The report's authors write that Medicare's GME payments "were never designed to shape the physician workforce" but have become "the federal government's single most important lever on where doctors train, what specialties they enter, and ultimately where they practice." According to the analysis, the formula's structural problems stem from three key features: it ties the largest portion of funding—71 percent, or $15 billion—exclusively to inpatient hospital discharges, even though outpatient visits grew 31 percent between 2000 and 2023; it uses a resident-to-bed ratio that systematically penalizes rural hospitals, which operate more beds relative to their training programs; and a 1997 cap froze each hospital's funding at 1996 levels, locking in advantages for institutions that were already well-resourced. The report finds that the top 5 percent of teaching hospitals receive funding adjustments exceeding 33 percent, while the bottom 5 percent get less than 0.3 percent. The authors note that when Congress created 1,000 new Medicare-funded positions in 2021—the first real increase since 1997—most still went to large urban hospitals already among the biggest recipients, with fewer than 5 percent reaching geographically rural hospitals.

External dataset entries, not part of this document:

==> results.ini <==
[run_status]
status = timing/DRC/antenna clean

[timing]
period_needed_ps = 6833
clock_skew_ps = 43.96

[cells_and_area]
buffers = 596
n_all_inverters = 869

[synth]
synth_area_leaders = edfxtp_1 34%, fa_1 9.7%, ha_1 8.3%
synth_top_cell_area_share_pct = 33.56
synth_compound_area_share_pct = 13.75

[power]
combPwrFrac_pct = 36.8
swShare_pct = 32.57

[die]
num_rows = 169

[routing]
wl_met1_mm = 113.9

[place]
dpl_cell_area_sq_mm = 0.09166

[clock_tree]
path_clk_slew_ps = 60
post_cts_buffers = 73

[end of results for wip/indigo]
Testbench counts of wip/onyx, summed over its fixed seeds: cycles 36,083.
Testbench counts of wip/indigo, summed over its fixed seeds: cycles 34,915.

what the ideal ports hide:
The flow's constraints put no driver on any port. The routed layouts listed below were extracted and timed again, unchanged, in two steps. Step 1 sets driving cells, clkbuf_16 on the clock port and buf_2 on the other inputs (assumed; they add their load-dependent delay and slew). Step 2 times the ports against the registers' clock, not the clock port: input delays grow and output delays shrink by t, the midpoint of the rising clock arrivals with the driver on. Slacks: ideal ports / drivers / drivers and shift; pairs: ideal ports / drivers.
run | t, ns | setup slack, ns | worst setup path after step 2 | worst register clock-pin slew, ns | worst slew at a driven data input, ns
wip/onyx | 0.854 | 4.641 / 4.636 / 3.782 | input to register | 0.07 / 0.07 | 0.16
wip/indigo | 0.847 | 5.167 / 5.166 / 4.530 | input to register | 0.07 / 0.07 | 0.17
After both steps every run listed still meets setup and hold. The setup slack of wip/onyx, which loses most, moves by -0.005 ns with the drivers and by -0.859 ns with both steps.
What follows belongs to an exercise in optimizing a design on an open flow for small area, a short achievable clock period and few clock cycles per item; a production flow would make more cautious choices. No run shown here included a check of the RTL's function; only the layout flow was run. Power figures rest on the tool's default switching activity, not on a simulated workload.

$ cat flow/design.v
module cidr_core (
    input  wire         clk,
    input  wire         rst,
    input  wire         cmd_valid,
    output wire         cmd_ready,
    input  wire [31:0]  cmd_word,
    input  wire [127:0] cmd_addr,
    output wire         rsp_valid,
    input  wire         rsp_ready,
    output wire [2:0]   rsp_status,
    output wire         rsp_info,
    output wire         rsp_flag,
    output wire [128:0] rsp_data
);
    genvar gi;
    reg         slot_valid [0:3];
    reg         slot_fam   [0:3];    
    reg [127:0] slot_base  [0:3];    
    reg [7:0]   slot_plen  [0:3];
    reg         slot_any   [0:3];    
    reg [6:0]   slot_last  [0:3];    
    reg  a_v;                        
    reg  rsp_v;                      
    wire adv   = ~rsp_v | rsp_ready;         
    wire a_en  = ~a_v | adv;                 
    wire a_go  = a_v & adv;                  
    assign cmd_ready = ~rst & a_en;
    assign rsp_valid = ~rst & rsp_v;
    wire [3:0]  op     = cmd_word[31:28];
    wire [1:0]  fam    = cmd_word[27:26];
    wire [1:0]  rs     = cmd_word[25:24];
    wire [1:0]  rd     = cmd_word[23:22];
    wire [15:0] plen_f = cmd_word[15:0];
    wire zero_ok  = (cmd_word[21:16] == 6'd0);
    wire plen_z   = (plen_f == 16'd0);
    wire rd_ok    = zero_ok & (fam == 2'd0) & (rd == 2'd0) & plen_z;
    wire d_mask   = (op == 4'h1) & zero_ok & (rs == 2'd0) & (rd == 2'd0);
    wire d_load   = (op == 4'h2) & zero_ok & (rs == 2'd0);
    wire d_repfx  = (op == 4'h3) & zero_ok & (fam == 2'd0);
    wire d_match  = (op == 4'h4) & zero_ok & (rd == 2'd0) & plen_z;
    wire d_rdb    = (op == 4'h5) & rd_ok;
    wire d_rdp    = (op == 4'h6) & rd_ok;
    wire d_rdm    = (op == 4'h7) & rd_ok;
    wire d_bsz    = (op == 4'h8) & rd_ok;
    wire d_free   = (op == 4'h9) & zero_ok & (fam == 2'd0) & (rs == 2'd0) & plen_z;
    wire d_sent  = (plen_f == 16'hFFFF);
    wire p_small = ~plen_f[15] & (plen_f[14:8] == 7'd0);
    wire d_le32  = p_small & (plen_f[7:6] == 2'd0) & (~plen_f[5] | (plen_f[4:0] == 5'd0));
    wire d_le128 = p_small & (~plen_f[7] | (plen_f[6:0] == 7'd0));
    wire [127:0] d_addr = {cmd_addr[127:96] & {32{~d_repfx}},
                           cmd_addr[95:0] & {96{fam[0] & ~d_repfx}}};
    wire [127:0] d_therm;
    generate
        for (gi = 0; gi < 128; gi = gi + 1) begin : g_dtherm
            assign d_therm[127 - gi] = plen_f[7] | (plen_f[6:0] > gi);
        end
    endgenerate
    wire [127:0] d_stray = cmd_addr & ~d_therm & {{32{1'b1}}, {96{fam[0]}}};
    wire [15:0]  d_lsp;
    generate
        for (gi = 0; gi < 16; gi = gi + 1) begin : g_lsp
            assign d_lsp[gi] = |d_stray[gi*8 +: 8];
        end
    endgenerate
    reg [127:0] a_addr;
    reg [15:0]  a_lsp;
    reg         a_mask, a_load, a_repfx, a_match, a_rdb, a_rdp, a_rdm, a_bsz, a_free;
    reg [1:0]   a_fam;
    reg [3:0]   a_rs;                
    reg [3:0]   a_bs;                
    reg [3:0]   a_rd;                
    reg [7:0]   a_p;
    reg         a_sent, a_le32, a_le128;
    always @(posedge clk) begin
        if (rst)
            a_v <= 1'b0;
        else if (a_en)
            a_v <= cmd_valid;
    end
    always @(posedge clk) begin
        if (a_en) begin
            a_addr  <= d_addr;
            a_lsp   <= d_lsp;
            a_mask  <= d_mask;
            a_load  <= d_load;
            a_repfx <= d_repfx;
            a_match <= d_match;
            a_rdb   <= d_rdb;
            a_rdp   <= d_rdp;
            a_rdm   <= d_rdm;
            a_bsz   <= d_bsz;
            a_free  <= d_free;
            a_fam   <= fam;
            a_rs    <= {rs == 2'd3, rs == 2'd2, rs == 2'd1, rs == 2'd0};
            a_bs    <= {rs == 2'd3, rs == 2'd2, rs == 2'd1, rs == 2'd0} & {4{~d_load}};
            a_rd    <= {rd == 2'd3, rd == 2'd2, rd == 2'd1, rd == 2'd0};
            a_p     <= plen_f[7:0];
            a_sent  <= d_sent;
            a_le32  <= d_le32;
            a_le128 <= d_le128;
        end
    end
    wire a_legal = a_mask | a_load | a_repfx | a_match | a_rdb | a_rdp |
                   a_rdm | a_bsz | a_free;
    wire         src_valid = (a_rs[0] & slot_valid[0]) | (a_rs[1] & slot_valid[1]) |
                             (a_rs[2] & slot_valid[2]) | (a_rs[3] & slot_valid[3]);
    wire         src_fam   = (a_rs[0] & slot_fam[0]) | (a_rs[1] & slot_fam[1]) |
                             (a_rs[2] & slot_fam[2]) | (a_rs[3] & slot_fam[3]);
    wire         src_any   = (a_rs[0] & slot_any[0]) | (a_rs[1] & slot_any[1]) |
                             (a_rs[2] & slot_any[2]) | (a_rs[3] & slot_any[3]);
    wire [7:0]   src_plen  = ({8{a_rs[0]}} & slot_plen[0]) | ({8{a_rs[1]}} & slot_plen[1]) |
                             ({8{a_rs[2]}} & slot_plen[2]) | ({8{a_rs[3]}} & slot_plen[3]);
    wire [6:0]   src_last  = ({7{a_rs[0]}} & slot_last[0]) | ({7{a_rs[1]}} & slot_last[1]) |
                             ({7{a_rs[2]}} & slot_last[2]) | ({7{a_rs[3]}} & slot_last[3]);
    wire [127:0] src_base  = ({128{a_bs[0]}} & slot_base[0]) | ({128{a_bs[1]}} & slot_base[1]) |
                             ({128{a_bs[2]}} & slot_base[2]) | ({128{a_bs[3]}} & slot_base[3]);
    wire [127:0] x = a_addr ^ src_base;
    wire op_fam   = a_repfx ? src_fam : a_fam[0];
    wire p_in_w   = op_fam ? a_le128 : a_le32;
    wire rng_ok   = a_sent | p_in_w;
    wire l_stray  = |a_lsp;
    wire r_stray  = src_any & ~a_p[7] & (src_last >= a_p[6:0]);
    wire con      = (a_load & ~a_fam[1]) | (a_repfx & src_valid);
    wire con_rng  = con & ~rng_ok;
    wire con_str  = con & rng_ok & (a_load ? l_stray : r_stray);
    wire wr_ok    = con & rng_ok & ~(a_load ? l_stray : r_stray);
    wire [127:0] m_therm;
    generate
        for (gi = 0; gi < 128; gi = gi + 1) begin : g_mtherm
            assign m_therm[127 - gi] = src_plen[7] | (src_plen[6:0] > gi);
        end
    endgenerate
    wire [127:0] mm = x & m_therm;
    wire [15:0]  n_mm;
    generate
        for (gi = 0; gi < 16; gi = gi + 1) begin : g_mm
            assign n_mm[gi] = |mm[gi*8 +: 8];
        end
    endgenerate
    wire n_mok = a_match & src_valid & (a_fam == {1'b0, src_fam});
    wire unsup    = (a_mask | a_load) & a_fam[1];
    wire empty    = (a_repfx | a_match | a_rdb | a_rdp | a_rdm | a_bsz) & ~src_valid;
    wire mask_err = a_mask & ~a_fam[1] & ~(a_fam[0] ? a_le128 : a_le32);
    wire [2:0] n_status = ~a_legal           ? 3'd5 :
                          unsup              ? 3'd2 :
                          empty              ? 3'd4 :
                          mask_err           ? 3'd3 :
                          (con_rng | con_str) ? 3'd1 : 3'd0;
    wire [127:0] lb_any0;
    generate
        for (gi = 0; gi < 128; gi = gi + 1) begin : g_lb0
            assign lb_any0[gi] = a_addr[127 - gi];
        end
    endgenerate
    wire [63:0]  lb_any1;  wire [63:0]  lb_pos1;
    wire [31:0]  lb_any2;  wire [63:0]  lb_pos2;
    wire [15:0]  lb_any3;  wire [47:0]  lb_pos3;
    wire [7:0]   lb_any4;  wire [31:0]  lb_pos4;
    wire [3:0]   lb_any5;  wire [19:0]  lb_pos5;
    wire [1:0]   lb_any6;  wire [11:0]  lb_pos6;
    wire         lb_any7;  wire [6:0]   lb_pos7;
    generate
        for (gi = 0; gi < 64; gi = gi + 1) begin : g_lb1
            assign lb_any1[gi] = lb_any0[2*gi] | lb_any0[2*gi+1];
            assign lb_pos1[gi] = lb_any0[2*gi+1];
        end
        for (gi = 0; gi < 32; gi = gi + 1) begin : g_lb2
            assign lb_any2[gi] = lb_any1[2*gi] | lb_any1[2*gi+1];
            assign lb_pos2[2*gi +: 2] = lb_any1[2*gi+1] ? {1'b1, lb_pos1[2*gi+1]} : {1'b0, lb_pos1[2*gi]};
        end
        for (gi = 0; gi < 16; gi = gi + 1) begin : g_lb3
            assign lb_any3[gi] = lb_any2[2*gi] | lb_any2[2*gi+1];
            assign lb_pos3[3*gi +: 3] = lb_any2[2*gi+1] ? {1'b1, lb_pos2[2*(2*gi+1) +: 2]} : {1'b0, lb_pos2[2*(2*gi) +: 2]};
        end
        for (gi = 0; gi < 8; gi = gi + 1) begin : g_lb4
            assign lb_any4[gi] = lb_any3[2*gi] | lb_any3[2*gi+1];
            assign lb_pos4[4*gi +: 4] = lb_any3[2*gi+1] ? {1'b1, lb_pos3[3*(2*gi+1) +: 3]} : {1'b0, lb_pos3[3*(2*gi) +: 3]};
        end
        for (gi = 0; gi < 4; gi = gi + 1) begin : g_lb5
            assign lb_any5[gi] = lb_any4[2*gi] | lb_any4[2*gi+1];
            assign lb_pos5[5*gi +: 5] = lb_any4[2*gi+1] ? {1'b1, lb_pos4[4*(2*gi+1) +: 4]} : {1'b0, lb_pos4[4*(2*gi) +: 4]};
        end
        for (gi = 0; gi < 2; gi = gi + 1) begin : g_lb6
            assign lb_any6[gi] = lb_any5[2*gi] | lb_any5[2*gi+1];
            assign lb_pos6[6*gi +: 6] = lb_any5[2*gi+1] ? {1'b1, lb_pos5[5*(2*gi+1) +: 5]} : {1'b0, lb_pos5[5*(2*gi) +: 5]};
        end
    endgenerate
    assign lb_any7 = lb_any6[0] | lb_any6[1];
    assign lb_pos7 = lb_any6[1] ? {1'b1, lb_pos6[11:6]} : {1'b0, lb_pos6[5:0]};
    wire       wr_en    = a_go & wr_ok;
    wire       free_en  = a_go & a_free;
    wire [7:0] new_plen = a_sent ? (op_fam ? 8'd128 : 8'd32) : a_p;
    wire       new_any  = a_repfx ? src_any  : lb_any7;
    wire [6:0] new_last = a_repfx ? src_last : lb_pos7;
    integer s;
    always @(posedge clk) begin
        if (rst) begin
            for (s = 0; s < 4; s = s + 1)
                slot_valid[s] <= 1'b0;
        end else begin
            for (s = 0; s < 4; s = s + 1) begin
                if (wr_en & a_rd[s])
                    slot_valid[s] <= 1'b1;
                else if (free_en & a_rd[s])
                    slot_valid[s] <= 1'b0;
            end
        end
    end
    always @(posedge clk) begin
        for (s = 0; s < 4; s = s + 1) begin
            if (wr_en & a_rd[s]) begin
                slot_fam[s]  <= op_fam;
                slot_base[s] <= x;
                slot_plen[s] <= new_plen;
                slot_any[s]  <= new_any;
                slot_last[s] <= new_last;
            end
        end
    end
    reg [2:0]   q_status;
    reg         q_info;
    reg         q_mok;       
    reg [15:0]  q_mm;
    reg         q_mask;      
    reg [3:0]   q_base;      
    reg         q_plen;      
    reg         q_bsz;       
    reg         q_fam;
    reg [7:0]   q_p;
    wire ok_rd = src_valid;
    always @(posedge clk) begin
        if (rst)
            rsp_v <= 1'b0;
        else if (adv)
            rsp_v <= a_v;
    end
    always @(posedge clk) begin
        if (a_go) begin
            q_status <= n_status;
            q_info   <= con_str;
            q_mok    <= n_mok;
            q_mm     <= n_mm;
            q_mask   <= (a_mask & ~a_fam[1] & (a_fam[0] ? a_le128 : a_le32)) | (a_rdm & ok_rd);
            q_base   <= a_rs & {4{a_rdb & ok_rd}};
            q_plen   <= a_rdp & ok_rd;
            q_bsz    <= a_bsz & ok_rd;
            q_fam    <= src_fam;
            q_p      <= a_mask ? a_p : src_plen;
        end
    end
    assign rsp_status = q_status;
    assign rsp_info   = q_info;
    assign rsp_flag   = q_mok & ~|q_mm;
    wire [127:0] o_therm;
    generate
        for (gi = 0; gi < 128; gi = gi + 1) begin : g_otherm
            assign o_therm[127 - gi] = q_p[7] | (q_p[6:0] > gi);
        end
    endgenerate
    wire [128:0] o_oh  = {1'b1, o_therm} & ~{o_therm, 1'b0};
    wire [128:0] o_bsz = q_fam ? o_oh : {96'd0, o_oh[128:96]};
    wire [127:0] o_base = ({128{q_base[0]}} & slot_base[0]) |
                          ({128{q_base[1]}} & slot_base[1]) |
                          ({128{q_base[2]}} & slot_base[2]) |
                          ({128{q_base[3]}} & slot_base[3]);
    assign rsp_data = ({129{q_mask}} & {1'b0, o_therm}) |
                      {1'b0, o_base} |
                      ({129{q_plen}} & {121'd0, q_p}) |
                      ({129{q_bsz}}  & o_bsz);
endmodule
Background: an optimization exercise with open tools, aiming at a short achievable clock period and few clock cycles. Do not read the settings as production practice.
Where RTL was checked, it was by simulation tests only, not by an equivalence proof against the original.

Setup of branch onyx:
// crc32_engine
module crc32_engine (
    input  wire        clk,
    input  wire        rst,
    input  wire        cmd_valid,
    output wire        cmd_ready,
    input  wire [7:0]  cmd,
    input  wire [31:0] din,
    output wire [31:0] dout,
    output wire        err
);
Size in the first run: ~1,700 cells after synthesis, ~220 flip-flops, about 77 I/O pins, roughly 15,000 µm² of cells after synthesis.
Settings: LEC_CHECK=0, ABC_CLOCK_PERIOD_IN_PS=1000, CAP_MARGIN=20, CORE_MARGIN=2, CORE_UTILIZATION=40, SETUP_SLACK_MARGIN=4.6, SLEW_MARGIN=20, TNS_END_PERCENT=100; clock period 6.0 ns.
standard.sh (not shown) runs the stock make flow with config.mk's settings and CLKGATE_MAP_FILE= SYNTH_SCRIPT=/design/flow/synth_recipe.tcl, a recipe that flattens the netlist after the stock synthesis.
==> flow/flow/run.sh <==
#!/bin/bash
# Standard layout (the standard.sh, which runs the standard synthesis
# script), with more slow cells kept out of synthesis and repair: three-input
# XORs, high-stack OR/NOR/AND-OR cells and the like. Registers are untouched
# (flip-flops are mapped before ABC and none of them is in the list).
set -euo pipefail
PL=$(cat flow/platform_dont_use.txt)
EXTRA=$(cat flow/extra_dont_use.txt)
bash standard.sh "DONT_USE_CELLS=$PL $EXTRA" finish > standard.log 2>&1
Other scripts of this flow, unchanged in this note and not shown: flow/flow/extra_dont_use.txt, flow/flow/platform_dont_use.txt
branch onyx: no failed stages, no open violations at the end
Input changes introduced in branch nickel (baseline for comparison: branch onyx):
Settings: SETUP_SLACK_MARGIN changed from 4.6 to 5.0.
Notes after the runs:
When branch nickel is measured against branch onyx, its wire length of the first global-routing pass turns out 0.31% higher. | total of plain and repair buffers excluding clock buffers | higher: branch onyx |. met2 routed wirelength ended up 2.4% lower on branch nickel than on branch onyx. In the reports for branch onyx and branch nickel, the smaller met1 layer wirelength in the final routing belongs to branch nickel.
No functional check of the RTL was part of any run of this note.

* * *

before:
Another version of the RTL of crc32_engine (not shown whole).
Size: about 1200 cells after synthesis, roughly 80 flip-flops.
## crc32_engine
module crc32_engine (
    input  wire        clk,
    input  wire        rst,
    input  wire        cmd_valid,
    output wire        cmd_ready,
    input  wire [7:0]  cmd,
    input  wire [31:0] din,
    output wire [31:0] dout,
    output wire        err
);
clock: 6.0 ns
lec_check: 0
cap_margin: 20
core_margin: 2
core_utilization: 40
slew_margin: 20
synth_memory_max_bits: 65536
run.sh (not shown) runs the stock make flow with config.mk's settings and CLKGATE_MAP_FILE= SYNTH_SCRIPT=/design/flow/synth_recipe.tcl, a recipe that flattens the netlist after the stock synthesis.
Stock flow here: none of the scripts above is used.
No stage failed in before, and the final checks on the layout all came back clean.
--- input diff before..after ---
- ABC_CLOCK_PERIOD_IN_PS now 1500, previously not set
- SETUP_SLACK_MARGIN now 4.0, previously not set
- SYNTH_MEMORY_MAX_BITS no longer set, was 65536
--- outcome ---
Final cell count without fillers grows by more than 10% when moving from before to after.
Final worst-path setup slack in after is 1330 ps higher than in before
Between before and after, the flow reports sequential standard cell area increasing by a little under 10%.
Compared with before, after shows wire length of the first global-routing pass higher by 19%.
Per the comparison of after with before, number of global-route vias before repair saw an increase, via count grew by 29%, global routing met3 resource utilization picked up an extra 5.4 points.
before has higher final critical delay including setup and external delays than after.
Between before and after, the first-iteration DRC count is lower for before.
When after is set beside before, its amount of wire on met3 after detailed routing turns out to be 87% larger.
Function was not checked in any run of this note: the RTL went through the layout flow alone.

* * *

crc32_engine, a different RTL version from the one above (not shown whole).
For scale: about 1300 cells after synthesis, ~140 flip-flops, roughly 77 I/O pins, about 12000 um^2 of cells after synthesis.
Settings: LEC_CHECK=0, ABC_CLOCK_PERIOD_IN_PS=1000, CAP_MARGIN=20, CORE_MARGIN=2, CORE_UTILIZATION=40, SETUP_SLACK_MARGIN=5.0, SLEW_MARGIN=20, TNS_END_PERCENT=100; clock period 6.0 ns.
standard.sh (not shown) runs the stock make flow with config.mk's settings and CLKGATE_MAP_FILE= SYNTH_SCRIPT=/design/flow/synth_recipe.tcl, a recipe that flattens the netlist after the stock synthesis.
Scripts as last shown in full above: flow/flow/run.sh
Other scripts of this flow, unchanged in this note and not shown: flow/flow/extra_dont_use.txt, flow/flow/platform_dont_use.txt
The first run finished with timing, DRC and antenna clean.
Testbench counts at the start, summed over its fixed seeds: cycles 6,042.
Then changed:
Settings changed: SETUP_SLACK_MARGIN 5.0 to 4.3.
Outcome: Die area does not change. Sequential share of layout area is lower by 0.99 points. Routed wire length is higher by roughly a tenth. Cell area is higher by a few percent. Clock-buffer cell count is unchanged. Synthesized area stays the same. Non-clock buffer count climbs by 53. Cell count rises by a few percent.

==> what the ideal ports hide <==
No port has a modelled driver above. Below, the same layouts with a new extraction and two added sets of constraints. Step 1, drivers: a clkbuf_16 drives clk and a buf_2 each remaining input, both assumed. Step 2 times the ports against the registers' clock, not the clock port: input delays grow and output delays shrink by t, the midpoint of the rising clock arrivals with the driver on. Three values: ideal, step 1, step 2; two values: the first two.
run | t (ns) | slack for setup (ns) | worst register clock-pin slew, ns | cell pins on the clock port's net
branch onyx | 0.604 | 3.361 / 3.361 / 3.008 | 0.07 / 0.07 | 1
branch nickel | 0.633 | 3.489 / 3.489 / 3.215 | 0.07 / 0.07 | 1
before | 0.384 | 1.616 / 1.638 / 1.254 | 0.07 / 0.07 | 1
after | 0.397 | 2.947 / 2.947 / 2.919 | 0.07 / 0.07 | 1
the first run of note 3 | 0.499 | 3.668 / 3.668 / 3.232 | 0.08 / 0.08 | 1
the second run of note 3 | 0.505 | 3.573 / 3.589 / 3.084 | 0.07 / 0.07 | 1
After both steps every run listed still meets setup and hold. The setup slack of the second run of note 3, which loses most, moves by +0.016 ns with the drivers and by -0.489 ns with both steps.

The formula creates these imbalances because it treats procedure volume and cost as proxies for training costs, even though the Medicare Payment Advisory Commission has estimated the current multiplier generates payments up to twice what's empirically justified. A hospital that performs expensive procedures receives larger payments, which subsidize training more residents, which generates more procedures—a self-reinforcing cycle that has nothing to do with where doctors are needed. The inpatient-only structure means a hospital expanding primary care training, which happens largely in outpatient clinics, generates little additional revenue, while one expanding cardiology or oncology collects larger payments with every discharge. The 1997 cap made this worse by freezing the distribution of federal support just as the physician shortage was beginning to deepen. Over 80 percent of large programs now fund slots above their caps using other revenue, while only 23 percent of small programs can do the same. Rural programs face an even steeper climb: only 37 percent fund more slots than Medicare reimburses, compared with over 50 percent of urban programs. Hospitals trying to start their first training program spend an estimated $2 million to $8 million over three to seven years before Medicare begins making payments, a barrier large academic centers cleared decades ago.

The report outlines four budget-neutral reforms Congress could pursue: extending funding to outpatient settings where care is actually delivered, which modeling shows would benefit 70 percent of rural hospitals; redirecting payments toward states with genuine physician shortages by reducing funding in oversupplied areas; increasing payment rates for primary care residency slots to reverse the 2.4-to-1 growth advantage specialists currently enjoy; and front-loading funding for new programs so smaller and rural hospitals can afford the startup costs. The authors emphasize that lifting the 1997 cap without fixing the underlying formula would simply send new slots to the same large urban programs that have benefited for decades. With America's doctor shortage projected to reach 86,000 over the next decade—potentially exceeding 100,000 if underserved populations used healthcare at rates similar to suburban areas—the report argues that Congress has a $21 billion lever it hasn't yet used deliberately. The same formula that has reinforced concentrations for 40 years can become a tool for building the workforce patients need, but only if policymakers stop treating size and procedure volume as measures of merit.